**To do:**
Produce all the records again exactly as they stand.

**Listed records:**
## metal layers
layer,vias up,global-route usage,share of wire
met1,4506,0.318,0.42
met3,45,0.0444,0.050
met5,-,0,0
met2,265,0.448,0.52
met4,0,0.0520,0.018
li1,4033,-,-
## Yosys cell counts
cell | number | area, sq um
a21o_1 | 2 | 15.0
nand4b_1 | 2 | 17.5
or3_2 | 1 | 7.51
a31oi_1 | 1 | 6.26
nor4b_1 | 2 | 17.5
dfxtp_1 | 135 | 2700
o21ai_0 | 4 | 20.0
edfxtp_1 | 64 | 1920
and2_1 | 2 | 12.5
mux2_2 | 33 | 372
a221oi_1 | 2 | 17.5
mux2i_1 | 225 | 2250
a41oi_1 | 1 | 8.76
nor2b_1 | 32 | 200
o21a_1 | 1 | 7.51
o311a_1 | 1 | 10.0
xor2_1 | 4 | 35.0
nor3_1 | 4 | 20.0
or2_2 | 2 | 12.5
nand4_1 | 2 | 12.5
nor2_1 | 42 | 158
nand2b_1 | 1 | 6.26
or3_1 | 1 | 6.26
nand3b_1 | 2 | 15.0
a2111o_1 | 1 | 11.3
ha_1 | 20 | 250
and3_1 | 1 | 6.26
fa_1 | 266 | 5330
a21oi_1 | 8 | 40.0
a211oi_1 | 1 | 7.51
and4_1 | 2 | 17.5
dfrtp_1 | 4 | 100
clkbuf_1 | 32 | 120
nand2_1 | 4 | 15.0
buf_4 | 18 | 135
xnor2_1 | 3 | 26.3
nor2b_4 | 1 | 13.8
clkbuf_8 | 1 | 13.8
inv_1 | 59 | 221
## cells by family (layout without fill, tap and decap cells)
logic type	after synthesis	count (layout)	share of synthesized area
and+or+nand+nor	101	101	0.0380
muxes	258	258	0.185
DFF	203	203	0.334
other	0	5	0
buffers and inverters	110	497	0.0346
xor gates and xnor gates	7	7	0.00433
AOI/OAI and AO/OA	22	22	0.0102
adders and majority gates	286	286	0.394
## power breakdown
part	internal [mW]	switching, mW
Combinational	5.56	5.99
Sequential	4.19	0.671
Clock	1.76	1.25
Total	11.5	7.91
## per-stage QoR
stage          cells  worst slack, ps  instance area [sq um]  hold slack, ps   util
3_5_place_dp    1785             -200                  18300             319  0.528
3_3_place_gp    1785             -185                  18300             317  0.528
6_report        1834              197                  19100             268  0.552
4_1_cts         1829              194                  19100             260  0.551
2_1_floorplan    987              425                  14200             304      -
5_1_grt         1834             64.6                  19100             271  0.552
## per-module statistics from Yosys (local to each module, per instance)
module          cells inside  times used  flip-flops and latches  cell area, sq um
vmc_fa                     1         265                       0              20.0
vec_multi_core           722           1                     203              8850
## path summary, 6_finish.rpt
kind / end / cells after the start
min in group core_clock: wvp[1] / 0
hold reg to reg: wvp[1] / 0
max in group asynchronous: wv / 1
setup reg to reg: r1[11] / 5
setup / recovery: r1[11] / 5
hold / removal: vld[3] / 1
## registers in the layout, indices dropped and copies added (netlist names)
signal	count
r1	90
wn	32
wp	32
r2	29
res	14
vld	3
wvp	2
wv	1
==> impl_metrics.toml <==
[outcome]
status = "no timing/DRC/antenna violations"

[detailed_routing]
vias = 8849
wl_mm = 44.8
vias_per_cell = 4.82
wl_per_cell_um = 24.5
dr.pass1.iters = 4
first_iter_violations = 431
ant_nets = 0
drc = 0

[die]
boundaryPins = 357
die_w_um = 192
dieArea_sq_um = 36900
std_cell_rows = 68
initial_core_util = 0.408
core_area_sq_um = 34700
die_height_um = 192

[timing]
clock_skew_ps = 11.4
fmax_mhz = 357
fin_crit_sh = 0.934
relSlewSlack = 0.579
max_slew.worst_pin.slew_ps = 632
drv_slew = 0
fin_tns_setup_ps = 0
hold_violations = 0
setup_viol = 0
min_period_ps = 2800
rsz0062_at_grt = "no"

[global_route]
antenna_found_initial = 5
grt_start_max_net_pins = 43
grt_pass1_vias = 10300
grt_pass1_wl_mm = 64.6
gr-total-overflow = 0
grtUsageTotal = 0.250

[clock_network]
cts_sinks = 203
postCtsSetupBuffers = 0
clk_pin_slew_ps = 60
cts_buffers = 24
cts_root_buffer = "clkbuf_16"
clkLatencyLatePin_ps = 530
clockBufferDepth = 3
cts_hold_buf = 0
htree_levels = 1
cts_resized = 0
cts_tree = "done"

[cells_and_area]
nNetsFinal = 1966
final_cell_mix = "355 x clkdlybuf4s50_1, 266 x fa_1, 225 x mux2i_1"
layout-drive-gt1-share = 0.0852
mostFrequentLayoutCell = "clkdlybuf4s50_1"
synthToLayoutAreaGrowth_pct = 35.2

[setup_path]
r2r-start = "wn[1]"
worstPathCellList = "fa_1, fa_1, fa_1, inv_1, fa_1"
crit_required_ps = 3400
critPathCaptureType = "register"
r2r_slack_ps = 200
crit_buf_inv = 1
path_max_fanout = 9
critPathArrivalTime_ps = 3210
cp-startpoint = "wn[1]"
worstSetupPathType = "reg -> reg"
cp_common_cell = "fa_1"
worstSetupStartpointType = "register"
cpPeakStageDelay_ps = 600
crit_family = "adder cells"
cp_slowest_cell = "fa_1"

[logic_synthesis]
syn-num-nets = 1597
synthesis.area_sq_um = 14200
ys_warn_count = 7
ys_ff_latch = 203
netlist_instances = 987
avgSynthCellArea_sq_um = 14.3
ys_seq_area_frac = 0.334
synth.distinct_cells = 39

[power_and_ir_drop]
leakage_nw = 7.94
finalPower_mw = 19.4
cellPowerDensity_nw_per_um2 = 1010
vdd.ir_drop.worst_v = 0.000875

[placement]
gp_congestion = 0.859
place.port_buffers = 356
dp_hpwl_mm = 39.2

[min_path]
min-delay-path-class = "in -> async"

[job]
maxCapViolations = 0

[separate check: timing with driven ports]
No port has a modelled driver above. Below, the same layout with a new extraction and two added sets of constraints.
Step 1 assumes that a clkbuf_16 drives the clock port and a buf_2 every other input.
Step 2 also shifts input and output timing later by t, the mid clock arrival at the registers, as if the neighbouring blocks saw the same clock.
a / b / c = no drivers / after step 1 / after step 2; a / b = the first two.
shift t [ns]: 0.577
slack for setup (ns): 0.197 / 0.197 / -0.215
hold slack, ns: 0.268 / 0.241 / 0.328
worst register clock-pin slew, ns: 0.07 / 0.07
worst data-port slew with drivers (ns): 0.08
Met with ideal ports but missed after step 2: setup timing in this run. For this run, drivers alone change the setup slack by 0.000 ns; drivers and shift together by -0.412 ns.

**Exercise answer:**
## metal layers
layer,vias up,global-route usage,share of wire
met1,4506,0.318,0.42
met3,45,0.0444,0.050
met5,-,0,0
met2,265,0.448,0.52
met4,0,0.0520,0.018
li1,4033,-,-
## Yosys cell counts
cell | number | area, sq um
a21o_1 | 2 | 15.0
nand4b_1 | 2 | 17.5
or3_2 | 1 | 7.51
a31oi_1 | 1 | 6.26
nor4b_1 | 2 | 17.5
dfxtp_1 | 135 | 2700
o21ai_0 | 4 | 20.0
edfxtp_1 | 64 | 1920
and2_1 | 2 | 12.5
mux2_2 | 33 | 372
a221oi_1 | 2 | 17.5
mux2i_1 | 225 | 2250
a41oi_1 | 1 | 8.76
nor2b_1 | 32 | 200
o21a_1 | 1 | 7.51
o311a_1 | 1 | 10.0
xor2_1 | 4 | 35.0
nor3_1 | 4 | 20.0
or2_2 | 2 | 12.5
nand4_1 | 2 | 12.5
nor2_1 | 42 | 158
nand2b_1 | 1 | 6.26
or3_1 | 1 | 6.26
nand3b_1 | 2 | 15.0
a2111o_1 | 1 | 11.3
ha_1 | 20 | 250
and3_1 | 1 | 6.26
fa_1 | 266 | 5330
a21oi_1 | 8 | 40.0
a211oi_1 | 1 | 7.51
and4_1 | 2 | 17.5
dfrtp_1 | 4 | 100
clkbuf_1 | 32 | 120
nand2_1 | 4 | 15.0
buf_4 | 18 | 135
xnor2_1 | 3 | 26.3
nor2b_4 | 1 | 13.8
clkbuf_8 | 1 | 13.8
inv_1 | 59 | 221
## cells by family (layout without fill, tap and decap cells)
logic type	after synthesis	count (layout)	share of synthesized area
and+or+nand+nor	101	101	0.0380
muxes	258	258	0.185
DFF	203	203	0.334
other	0	5	0
buffers and inverters	110	497	0.0346
xor gates and xnor gates	7	7	0.00433
AOI/OAI and AO/OA	22	22	0.0102
adders and majority gates	286	286	0.394
## power breakdown
part	internal [mW]	switching, mW
Combinational	5.56	5.99
Sequential	4.19	0.671
Clock	1.76	1.25
Total	11.5	7.91
## per-stage QoR
stage          cells  worst slack, ps  instance area [sq um]  hold slack, ps   util
3_5_place_dp    1785             -200                  18300             319  0.528
3_3_place_gp    1785             -185                  18300             317  0.528
6_report        1834              197                  19100             268  0.552
4_1_cts         1829              194                  19100             260  0.551
2_1_floorplan    987              425                  14200             304      -
5_1_grt         1834             64.6                  19100             271  0.552
## per-module statistics from Yosys (local to each module, per instance)
module          cells inside  times used  flip-flops and latches  cell area, sq um
vmc_fa                     1         265                       0              20.0
vec_multi_core           722           1                     203              8850
## path summary, 6_finish.rpt
kind / end / cells after the start
min in group core_clock: wvp[1] / 0
hold reg to reg: wvp[1] / 0
max in group asynchronous: wv / 1
setup reg to reg: r1[11] / 5
setup / recovery: r1[11] / 5
hold / removal: vld[3] / 1
## registers in the layout, indices dropped and copies added (netlist names)
signal	count
r1	90
wn	32
wp	32
r2	29
res	14
vld	3
wvp	2
wv	1
==> impl_metrics.toml <==
[outcome]
status = "no timing/DRC/antenna violations"

[detailed_routing]
vias = 8849
wl_mm = 44.8
vias_per_cell = 4.82
wl_per_cell_um = 24.5
dr.pass1.iters = 4
first_iter_violations = 431
ant_nets = 0
drc = 0

[die]
boundaryPins = 357
die_w_um = 192
dieArea_sq_um = 36900
std_cell_rows = 68
initial_core_util = 0.408
core_area_sq_um = 34700
die_height_um = 192

[timing]
clock_skew_ps = 11.4
fmax_mhz = 357
fin_crit_sh = 0.934
relSlewSlack = 0.579
max_slew.worst_pin.slew_ps = 632
drv_slew = 0
fin_tns_setup_ps = 0
hold_violations = 0
setup_viol = 0
min_period_ps = 2800
rsz0062_at_grt = "no"

[global_route]
antenna_found_initial = 5
grt_start_max_net_pins = 43
grt_pass1_vias = 10300
grt_pass1_wl_mm = 64.6
gr-total-overflow = 0
grtUsageTotal = 0.250

[clock_network]
cts_sinks = 203
postCtsSetupBuffers = 0
clk_pin_slew_ps = 60
cts_buffers = 24
cts_root_buffer = "clkbuf_16"
clkLatencyLatePin_ps = 530
clockBufferDepth = 3
cts_hold_buf = 0
htree_levels = 1
cts_resized = 0
cts_tree = "done"

[cells_and_area]
nNetsFinal = 1966
final_cell_mix = "355 x clkdlybuf4s50_1, 266 x fa_1, 225 x mux2i_1"
layout-drive-gt1-share = 0.0852
mostFrequentLayoutCell = "clkdlybuf4s50_1"
synthToLayoutAreaGrowth_pct = 35.2

[setup_path]
r2r-start = "wn[1]"
worstPathCellList = "fa_1, fa_1, fa_1, inv_1, fa_1"
crit_required_ps = 3400
critPathCaptureType = "register"
r2r_slack_ps = 200
crit_buf_inv = 1
path_max_fanout = 9
critPathArrivalTime_ps = 3210
cp-startpoint = "wn[1]"
worstSetupPathType = "reg -> reg"
cp_common_cell = "fa_1"
worstSetupStartpointType = "register"
cpPeakStageDelay_ps = 600
crit_family = "adder cells"
cp_slowest_cell = "fa_1"

[logic_synthesis]
syn-num-nets = 1597
synthesis.area_sq_um = 14200
ys_warn_count = 7
ys_ff_latch = 203
netlist_instances = 987
avgSynthCellArea_sq_um = 14.3
ys_seq_area_frac = 0.334
synth.distinct_cells = 39

[power_and_ir_drop]
leakage_nw = 7.94
finalPower_mw = 19.4
cellPowerDensity_nw_per_um2 = 1010
vdd.ir_drop.worst_v = 0.000875

[placement]
gp_congestion = 0.859
place.port_buffers = 356
dp_hpwl_mm = 39.2

[min_path]
min-delay-path-class = "in -> async"

[job]
maxCapViolations = 0

[separate check: timing with driven ports]
No port has a modelled driver above. Below, the same layout with a new extraction and two added sets of constraints.
Step 1 assumes that a clkbuf_16 drives the clock port and a buf_2 every other input.
Step 2 also shifts input and output timing later by t, the mid clock arrival at the registers, as if the neighbouring blocks saw the same clock.
a / b / c = no drivers / after step 1 / after step 2; a / b = the first two.
shift t [ns]: 0.577
slack for setup (ns): 0.197 / 0.197 / -0.215
hold slack, ns: 0.268 / 0.241 / 0.328
worst register clock-pin slew, ns: 0.07 / 0.07
worst data-port slew with drivers (ns): 0.08
Met with ideal ports but missed after step 2: setup timing in this run. For this run, drivers alone change the setup slack by 0.000 ns; drivers and shift together by -0.412 ns.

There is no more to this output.